Results from the prespecified interim analyses of the phase 3 CLIMB THAL-111 and CLIMB SCD-121 studies, presented at the European Hematology Association annual congress, show that patients with beta-thalassemia who received exa-cel were able to remain transfusion-free for up to 40.7 consecutive months, while in patients with sickle cell disease, the treatment likewise provided up to 36.5 months of freedom from vaso-occlusive crises.
The findings underscore that “exa-cel can provide a one-time, functional cure to patients with beta-thalassemia and sickle cell disease,” said coauthor Franco Locatelli, MD, of Catholic University of the Sacred Heart, Bambino Gesù Children’s Hospital, Rome.

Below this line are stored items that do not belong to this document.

This design comes from an exercise in tuning for small area, a short achievable clock period and few clock cycles per item on the open sky130 flow, not from production work.
In this exercise RTL edits were held to simulation tests only and were not proved equivalent to the original.

==> design.v <==
module anvil_bus_mac (
    input  wire        clk,
    input  wire        rst,
    input  wire        in_valid,
    output wire        in_ready,
    input  wire [39:0] in_sample,    
    input  wire [23:0] in_gain,      
    input  wire        in_last,
    output reg         out_valid,
    input  wire        out_ready,
    output reg  [39:0] out_value,    
    output reg         out_clip
);
    localparam signed [45:0] MAX40 = 46'sh0000_7F_FFFF_FFFF;   
    localparam signed [45:0] MIN40 = -46'sh0000_80_0000_0000;  
    wire signed [63:0] prod = $signed(in_sample) * $signed(in_gain);
    wire signed [63:0] prod_bias = prod + (prod[63] ? 64'sd524287 : 64'sd524288);
    wire signed [43:0] prod_rnd  = prod_bias[63:20];
    wire               prod_hi   = prod_rnd > MAX40;
    wire               prod_lo   = prod_rnd < MIN40;
    wire signed [39:0] term      = prod_hi ? MAX40[39:0] :
                                   prod_lo ? MIN40[39:0] : prod_rnd[39:0];
    wire               term_clip = prod_hi | prod_lo;
    reg  signed [45:0] acc;
    reg                acc_clip;
    wire signed [45:0] sum      = acc + {{6{term[39]}}, term};
    wire               sum_hi   = sum > MAX40;
    wire               sum_lo   = sum < MIN40;
    wire        [39:0] sum_sat  = sum_hi ? MAX40[39:0] :
                                  sum_lo ? MIN40[39:0] : sum[39:0];
    assign in_ready = !out_valid || out_ready;
    wire accept = in_valid && in_ready;
    always @(posedge clk) begin
        if (rst) begin
            acc       <= 46'sd0;
            acc_clip  <= 1'b0;
            out_valid <= 1'b0;
            out_value <= 40'd0;
            out_clip  <= 1'b0;
        end else begin
            if (out_valid && out_ready)
                out_valid <= 1'b0;
            if (accept) begin
                if (in_last) begin
                    acc       <= 46'sd0;
                    acc_clip  <= 1'b0;
                    out_valid <= 1'b1;
                    out_value <= sum_sat;
                    out_clip  <= acc_clip | term_clip | sum_hi | sum_lo;
                end else begin
                    acc       <= sum;
                    acc_clip  <= acc_clip | term_clip;
                end
            end
        end
    end
endmodule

In a comment, senior investigator Haydar Frangoul, MD, noted that, “with almost 4 years of follow-up on patients with beta-thalassemia and sickle cell disease, it appears that the benefit is holding.”

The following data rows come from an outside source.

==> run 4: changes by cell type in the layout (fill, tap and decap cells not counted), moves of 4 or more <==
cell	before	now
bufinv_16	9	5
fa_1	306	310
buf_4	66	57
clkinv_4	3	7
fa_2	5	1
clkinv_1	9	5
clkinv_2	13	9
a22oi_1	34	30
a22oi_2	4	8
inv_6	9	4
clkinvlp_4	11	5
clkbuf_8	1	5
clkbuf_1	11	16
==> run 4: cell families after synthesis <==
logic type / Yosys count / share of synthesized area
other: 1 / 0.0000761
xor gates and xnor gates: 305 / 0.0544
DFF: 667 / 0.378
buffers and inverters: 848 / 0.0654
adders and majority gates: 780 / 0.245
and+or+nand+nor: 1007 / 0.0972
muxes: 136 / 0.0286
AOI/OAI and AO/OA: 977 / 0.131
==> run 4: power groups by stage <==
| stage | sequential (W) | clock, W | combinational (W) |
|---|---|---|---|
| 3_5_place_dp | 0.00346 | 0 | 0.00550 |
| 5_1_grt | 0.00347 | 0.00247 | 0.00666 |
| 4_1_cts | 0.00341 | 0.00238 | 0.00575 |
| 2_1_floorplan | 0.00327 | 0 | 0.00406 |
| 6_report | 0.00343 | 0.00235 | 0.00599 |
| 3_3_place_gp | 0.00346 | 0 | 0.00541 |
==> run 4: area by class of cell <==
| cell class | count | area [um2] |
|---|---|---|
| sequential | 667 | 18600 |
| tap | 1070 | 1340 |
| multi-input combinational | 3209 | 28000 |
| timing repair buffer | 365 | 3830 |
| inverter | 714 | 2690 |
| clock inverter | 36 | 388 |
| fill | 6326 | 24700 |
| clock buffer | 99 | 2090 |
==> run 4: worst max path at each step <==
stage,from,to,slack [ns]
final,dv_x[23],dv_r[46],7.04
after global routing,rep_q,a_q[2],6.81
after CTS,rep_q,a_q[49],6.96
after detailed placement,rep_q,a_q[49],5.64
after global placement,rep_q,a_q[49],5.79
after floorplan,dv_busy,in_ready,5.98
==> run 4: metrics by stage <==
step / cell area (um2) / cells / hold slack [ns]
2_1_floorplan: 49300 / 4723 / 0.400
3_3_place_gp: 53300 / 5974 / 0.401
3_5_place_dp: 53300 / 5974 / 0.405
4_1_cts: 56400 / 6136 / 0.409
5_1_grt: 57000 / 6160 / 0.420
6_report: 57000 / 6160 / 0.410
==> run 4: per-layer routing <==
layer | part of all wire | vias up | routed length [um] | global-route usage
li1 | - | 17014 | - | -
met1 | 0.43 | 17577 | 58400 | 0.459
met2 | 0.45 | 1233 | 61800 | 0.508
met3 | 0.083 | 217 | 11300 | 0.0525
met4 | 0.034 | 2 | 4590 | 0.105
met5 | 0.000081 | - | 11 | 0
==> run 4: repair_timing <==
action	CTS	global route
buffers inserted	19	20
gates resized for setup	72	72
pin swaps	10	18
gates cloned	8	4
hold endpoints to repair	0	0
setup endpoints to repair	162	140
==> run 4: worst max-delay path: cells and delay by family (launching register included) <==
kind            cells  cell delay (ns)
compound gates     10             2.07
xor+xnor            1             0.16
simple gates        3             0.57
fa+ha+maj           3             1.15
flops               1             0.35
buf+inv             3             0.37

“The engraftment of our edited cells appears very stable over time. There is no reason to believe it will change,” said Dr. Frangoul, who is medical director of pediatric hematology/oncology, Sarah Cannon Center for Blood Cancer at The Children’s Hospital at TriStar Centennial, Nashville, Tenn.
Burden is high; current curative options have caveats
Patients with transfusion-dependent beta-thalassemia may require blood transfusions as often as every 2-5 weeks because of genetic mutations causing the absence of functional hemoglobin and subsequent depletions in red blood cells. And with hemoglobin being an iron-rich protein, patients are also at risk of an iron accumulation in the body, adding the possible need for uncomfortable iron chelation therapy to prevent organ damage.
The measures are burdensome, but the need is dire. Life expectancy in beta-thalassemia without them is only about 5 years.
With SCD, patients can face severe pain from vaso-occlusive crises as sickled red blood cells block blood flow, potentially causing hospitalization and complications including kidney failure or stroke.
A cure does already exist for both genetic disorders in the form of allogeneic stem cell transplantation. However, that option requires a matched related stem cell donor, and fewer than 20% of patients have accessibility to such donors.
Gene therapy
Gene therapy offers a potentially ideal alternative, providing a possible “functional cure” without the need for a donor, by instead harvesting patients’ cells, fixing the mutation and transferring them back to the patient.
The Food and Drug Administration already approved a first gene therapy, betibeglogene autotemcel (beti-cel), for children and adults with transfusion dependent beta-thalassemia, in August 2022.
While beti-cel utilizes a viral vector to insert functional copies of a modified gene into patients’ extracted hematopoietic stem cells before transfusing them back, exa-cel instead uses CRISPR-CAS9 technology to edit the gene, allowing the body to produce fetal hemoglobin, in an approach believed to be more precise and efficient.
“As we explain to patients, it’s a difference between gene addition, which is what beti-cel is, or gene editing, which is what exa-cel is,” Dr. Frangoul explained.